Collected data entries
= Beginning of Section =
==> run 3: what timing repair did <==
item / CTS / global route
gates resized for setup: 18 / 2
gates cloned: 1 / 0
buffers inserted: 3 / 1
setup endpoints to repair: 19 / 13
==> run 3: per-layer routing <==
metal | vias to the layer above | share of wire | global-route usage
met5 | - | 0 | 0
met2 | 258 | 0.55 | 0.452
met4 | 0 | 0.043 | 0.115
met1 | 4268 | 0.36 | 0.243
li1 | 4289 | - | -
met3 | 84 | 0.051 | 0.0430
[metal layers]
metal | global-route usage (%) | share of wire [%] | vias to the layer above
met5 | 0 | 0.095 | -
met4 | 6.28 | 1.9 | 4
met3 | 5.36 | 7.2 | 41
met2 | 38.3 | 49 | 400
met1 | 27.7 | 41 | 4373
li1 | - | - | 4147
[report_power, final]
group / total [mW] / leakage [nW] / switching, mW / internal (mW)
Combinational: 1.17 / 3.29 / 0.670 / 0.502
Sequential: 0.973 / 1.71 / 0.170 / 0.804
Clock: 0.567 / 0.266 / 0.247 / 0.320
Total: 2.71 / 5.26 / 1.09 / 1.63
<file path="config.mk">
export PLATFORM = sky130hd
export DESIGN_NAME = lc3_mem_arbiter
export DESIGN_NICKNAME = d
export VERILOG_FILES = /design/src/rtl/lc3_pkg.sv /design/src/rtl/lc3_mem_arbiter.sv
export SDC_FILE = /design/constraint.sdc
export NUM_CORES = 1
export LEC_CHECK = 0
export ABC_AREA = 1
export CAP_MARGIN = 0
export CORE_UTILIZATION = 50
export DETAILED_ROUTE_END_ITERATION = 8
export DONT_BUFFER_PORTS = 1
export PLACE_DENSITY_LB_ADDON = 0.08
export SLEW_MARGIN = 20
export SYNTH_ARGS = -nofsm -noshare
export SYNTH_HDL_FRONTEND = slang
export SYNTH_SLANG_ARGS = --single-unit
</file>
<file path="constraint.sdc">
create_clock -name clk -period 1.5 [get_ports clk]
set_input_delay 0.15 -clock clk [delete_from_list [all_inputs] [get_ports clk]]
set_output_delay 0.15 -clock clk [all_outputs]
set_load 0.005 [all_outputs]
</file>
= End of Section =
## TASK PROMPT
On how many lines of the data does the word "usage" appear? Only the number is wanted.

## ANSWER TO THIS EXERCISE
2